### DATA SUPPLIED
Background: an optimization exercise with open tools, aiming at small area. Do not read the settings as production practice. In this exercise RTL edits were held to simulation tests only and were not proved equivalent to the original. Power and IR drop assume default switching activity.

==> yarrow <==
==> flow/design.v <==
module commit_trace_capture #(
    parameter int DEPTH       = 16,
    parameter int MAX_RECORDS = 3000,
    parameter int DROP_W      = 16
) (
    input  logic                   clk,
    input  logic                   reset,
    input  logic                   capture_en,
    input  logic                   commit_valid,
    input  logic [31:0]            commit_pc,
    input  logic [31:0]            commit_instr,
    input  logic                   rf_we,
    input  logic [4:0]             rf_waddr,
    input  logic [31:0]            rf_wdata,
    output logic                   out_valid,
    input  logic                   out_ready,
    output logic [31:0]            out_data,
    output logic                   overflow,
    output logic [DROP_W-1:0]      drop_count,
    output logic                   done
);
    localparam int NS    = DEPTH + 1;           
    localparam int NW    = $clog2(NS + 1);
    localparam int RW   = 102;
    localparam int R_PC = 70;
    localparam int R_IN = 38;
    localparam int R_WE = 37;
    localparam int R_WA = 32;
    localparam int R_WD = 0;
    logic [RW-1:0]     slot_q [0:NS-1];
    logic [NS-1:0]     inv_q;         
    logic [NW-1:0]     n_q;           
    logic              busy_q;        
    logic [1:0]        word_q;        
    logic              out_valid_q;
    logic              overflow_q;
    logic [DROP_W-1:0] drop_count_q;
    logic              done_q;
    localparam logic [11:0] ACC_LAST = 12'he99;
    logic [11:0]       accepted_q;
    logic empty, full, last_hs, pop, push_req, push, drop;
    logic [NW-1:0] widx;
    logic [NS-1:0] ld, sh, hd;
    logic [RW-1:0] new_rec;
    assign empty    = (n_q == NW'(busy_q));
    assign full     = (n_q == NW'(NS));
    assign last_hs  = out_valid_q & out_ready & (word_q == 2'd3);
    assign pop      = !empty & (!busy_q | last_hs);
    assign push_req = commit_valid & capture_en & !done_q;
    assign push     = push_req & (!full | pop);
    assign drop     = push_req & !push;
    assign widx = n_q - NW'(last_hs);
    assign new_rec = {commit_pc, commit_instr, rf_we, rf_waddr, rf_wdata};
    always_comb begin
        for (int i = 0; i < NS; i++) begin
            ld[i] = push & (widx == NW'(i));
            sh[i] = last_hs & !ld[i];
            hd[i] = !last_hs & !ld[i];
        end
        sh[NS-1] = 1'b0;
        hd[NS-1] = !ld[NS-1];
    end
    logic [RW-1:0] slot_d [0:NS-1];
    for (genvar i = 0; i < NS - 1; i++) begin : g_slot
        ctc_aoi222 #(.W(RW)) u_next (
            .h(hd[i]), .a(slot_q[i]),
            .s(sh[i]), .b(slot_q[i+1]),
            .l(ld[i]), .c(new_rec),
            .y(slot_d[i]));
    end
    ctc_aoi22 #(.W(RW)) u_next_top (
        .h(hd[NS-1]), .a(slot_q[NS-1]),
        .l(ld[NS-1]), .c(new_rec),
        .y(slot_d[NS-1]));
    always_ff @(posedge clk) begin
        for (int i = 0; i < NS - 1; i++) begin
            slot_q[i] <= slot_d[i];
            inv_q[i]  <= ~((hd[i] & inv_q[i]) | (sh[i] & inv_q[i+1]));
        end
        slot_q[NS-1] <= slot_d[NS-1];
        inv_q[NS-1]  <= ~(hd[NS-1] & inv_q[NS-1]);
    end
    always_ff @(posedge clk or negedge reset) begin
        if (!reset) begin
            n_q          <= '0;
            busy_q       <= 1'b0;
            word_q       <= 2'd0;
            out_valid_q  <= 1'b0;
            overflow_q   <= 1'b0;
            drop_count_q <= '0;
            done_q       <= 1'b0;
            accepted_q   <= '0;
        end else begin
            n_q <= n_q + NW'(push) - NW'(last_hs);
            if (!busy_q) begin
                busy_q <= pop;
            end else if (!out_valid_q) begin
                out_valid_q <= 1'b1;
            end else if (out_ready) begin
                word_q <= word_q + 2'd1;
                if (word_q == 2'd3 && !pop) begin
                    busy_q      <= 1'b0;
                    out_valid_q <= 1'b0;
                end
            end
            if (push) accepted_q <= {accepted_q[10:0],
                                     ~(accepted_q[11] ^ accepted_q[5] ^ accepted_q[3] ^ accepted_q[0])};
            if (push && (accepted_q == ACC_LAST)) done_q <= 1'b1;
            if (drop) overflow_q <= 1'b1;
            if (drop && (drop_count_q != '1)) drop_count_q <= drop_count_q + DROP_W'(1);
        end
    end
    logic [RW-1:0] s0;
    logic          p0, we0, sel0, sel1, sel2, sel3;
    logic [31:0]   w2;
    assign s0   = slot_q[0];
    assign p0   = inv_q[0];
    assign we0  = s0[R_WE] ^ p0;
    assign sel0 = out_valid_q & (word_q == 2'd0);
    assign sel1 = out_valid_q & (word_q == 2'd1);
    assign sel2 = out_valid_q & (word_q == 2'd2);
    assign sel3 = out_valid_q & (word_q == 2'd3) & we0;
    assign w2   = {s0[R_WE], 26'b0, s0[R_WA +: 5]};
    always_comb begin
        for (int b = 0; b < 32; b++) begin
            if (b < 5 || b == 31) begin
                out_data[b] = ((sel0 & s0[R_PC + b]) | (sel1 & s0[R_IN + b]) |
                               (sel2 & w2[b]) | (sel3 & s0[R_WD + b])) ^
                              ((sel0 | sel1 | sel2 | sel3) & p0);
            end else begin
                out_data[b] = ((sel0 & s0[R_PC + b]) | (sel1 & s0[R_IN + b]) |
                               (sel3 & s0[R_WD + b])) ^
                              ((sel0 | sel1 | sel3) & p0);
            end
        end
    end
    assign out_valid  = out_valid_q;
    assign overflow   = overflow_q;
    assign drop_count = drop_count_q;
    assign done       = done_q;
endmodule
module ctc_aoi222 #(
    parameter int W = 1
) (
    input  logic         h, s, l,
    input  logic [W-1:0] a, b, c,
    output logic [W-1:0] y
);
    assign y = ~(({W{h}} & a) | ({W{s}} & b) | ({W{l}} & c));
endmodule
module ctc_aoi22 #(
    parameter int W = 1
) (
    input  logic         h, l,
    input  logic [W-1:0] a, c,
    output logic [W-1:0] y
);
    assign y = ~(({W{h}} & a) | ({W{l}} & c));
endmodule
==> flow/flow/run.sh <==
#!/bin/bash
set -euo pipefail
export BUFFER_PORTS_ARGS="-buffer_cell sky130_fd_sc_hd__buf_1"
export CTS_ARGS="-sink_clustering_enable -repair_clock_nets -dont_use_dummy_load -sink_clustering_size 20 -sink_clustering_max_diameter 50 -buf_list sky130_fd_sc_hd__clkbuf_8 -root_buf sky130_fd_sc_hd__clkbuf_16"
bash standard.sh > flow.log 2>&1
==> flow/standard.sh <==
#!/bin/bash
# synth_recipe.tcl (not shown) runs the flow's synth.tcl, then flattens the netlist and writes it again
# the make line also repeats each setting of config.mk as NAME=value (left out here)
make -C /OpenROAD-flow-scripts/flow DESIGN_CONFIG=/design/flow/config.mk WORK_HOME=/design/flow/orfs CLKGATE_MAP_FILE= SYNTH_SCRIPT=/design/flow/synth_recipe.tcl "${@:-finish}"
==> flow/config.mk <==
export PLATFORM = sky130hd
export DESIGN_NAME = commit_trace_capture
export DESIGN_NICKNAME = commit_trace_capture
export VERILOG_FILES = /design/flow/design.v
export SDC_FILE = /design/flow/constraint.sdc
export NUM_CORES = 4
export LEC_CHECK = 0
export CAP_MARGIN = 0
export CORE_MARGIN = 2
export CORE_UTILIZATION = 50
export PLACE_DENSITY = 0.6
export SLEW_MARGIN = 0
export SYNTH_HIERARCHICAL = 1
==> flow/constraint.sdc <==
create_clock -name core_clock -period 5.0 [get_ports {clk}]
set_input_delay 1.0000 -clock core_clock [delete_from_list [all_inputs] [get_ports {clk}]]
set_output_delay 1.0000 -clock core_clock [all_outputs]
set_load 0.01 [all_outputs]
==> inputs of lagoon, as changes to yarrow <==
--- a/flow/flow/run.sh
+++ b/flow/flow/run.sh
@@ -2,2 +2,3 @@
 set -euo pipefail
+export REMOVE_ABC_BUFFERS=1
 export BUFFER_PORTS_ARGS="-buffer_cell sky130_fd_sc_hd__buf_1"
--- a/flow/config.mk
+++ b/flow/config.mk
@@ -7,7 +7,8 @@
 export LEC_CHECK = 0
-export CAP_MARGIN = 0
+export CAP_MARGIN = 20
 export CORE_MARGIN = 2
 export CORE_UTILIZATION = 50
+export GPL_TIMING_DRIVEN = 0
 export PLACE_DENSITY = 0.6
-export SLEW_MARGIN = 0
+export SLEW_MARGIN = 20
 export SYNTH_HIERARCHICAL = 1
==> notes <==
In lagoon the combinational power is higher than in yarrow, by 14%.
Between yarrow and lagoon, the lower count of clock-buffer cells in the layout is in lagoon (gap 3).
Cell count: lagoon is higher than yarrow (5.1%).
Between yarrow and lagoon, the lower first-iteration DRC count is in yarrow (gap 11%, measured against lagoon).
Clock power is about the same in yarrow and lagoon.

==> what the ideal ports hide <==
No port has a modelled driver above. Below, the same layouts with a new extraction and two added sets of constraints.
Step 1 assumes that a clkbuf_16 drives the clock port and a buf_2 every other input.
Step 2 times the ports against the registers' clock, not the clock port: input delays grow and output delays shrink by t, the midpoint of the rising clock arrivals with the driver on.
Slacks: ideal ports / drivers / drivers and shift; pairs: ideal ports / drivers.
| run | t, ns | setup slack, ns | slew at the worst register clock pin (ns) |
|---|---|---|---|
| yarrow | 0.772 | 0.318 / 0.318 / -0.402 | 0.12 / 0.12 |
| lagoon | 0.784 | 0.133 / 0.133 / -0.387 | 0.12 / 0.12 |
Met with ideal ports but missed after step 2: setup timing in yarrow and lagoon. For yarrow, which loses most, drivers alone change the setup slack by 0.000 ns; drivers and shift together by -0.720 ns.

### WHAT IS BEING ASKED
Give back the lines above exactly, from the one with "Clock power is" through the last line.

### WRITTEN RESPONSE
Clock power is about the same in yarrow and lagoon.

==> what the ideal ports hide <==
No port has a modelled driver above. Below, the same layouts with a new extraction and two added sets of constraints.
Step 1 assumes that a clkbuf_16 drives the clock port and a buf_2 every other input.
Step 2 times the ports against the registers' clock, not the clock port: input delays grow and output delays shrink by t, the midpoint of the rising clock arrivals with the driver on.
Slacks: ideal ports / drivers / drivers and shift; pairs: ideal ports / drivers.
| run | t, ns | setup slack, ns | slew at the worst register clock pin (ns) |
|---|---|---|---|
| yarrow | 0.772 | 0.318 / 0.318 / -0.402 | 0.12 / 0.12 |
| lagoon | 0.784 | 0.133 / 0.133 / -0.387 | 0.12 / 0.12 |
Met with ideal ports but missed after step 2: setup timing in yarrow and lagoon. For yarrow, which loses most, drivers alone change the setup slack by 0.000 ns; drivers and shift together by -0.720 ns.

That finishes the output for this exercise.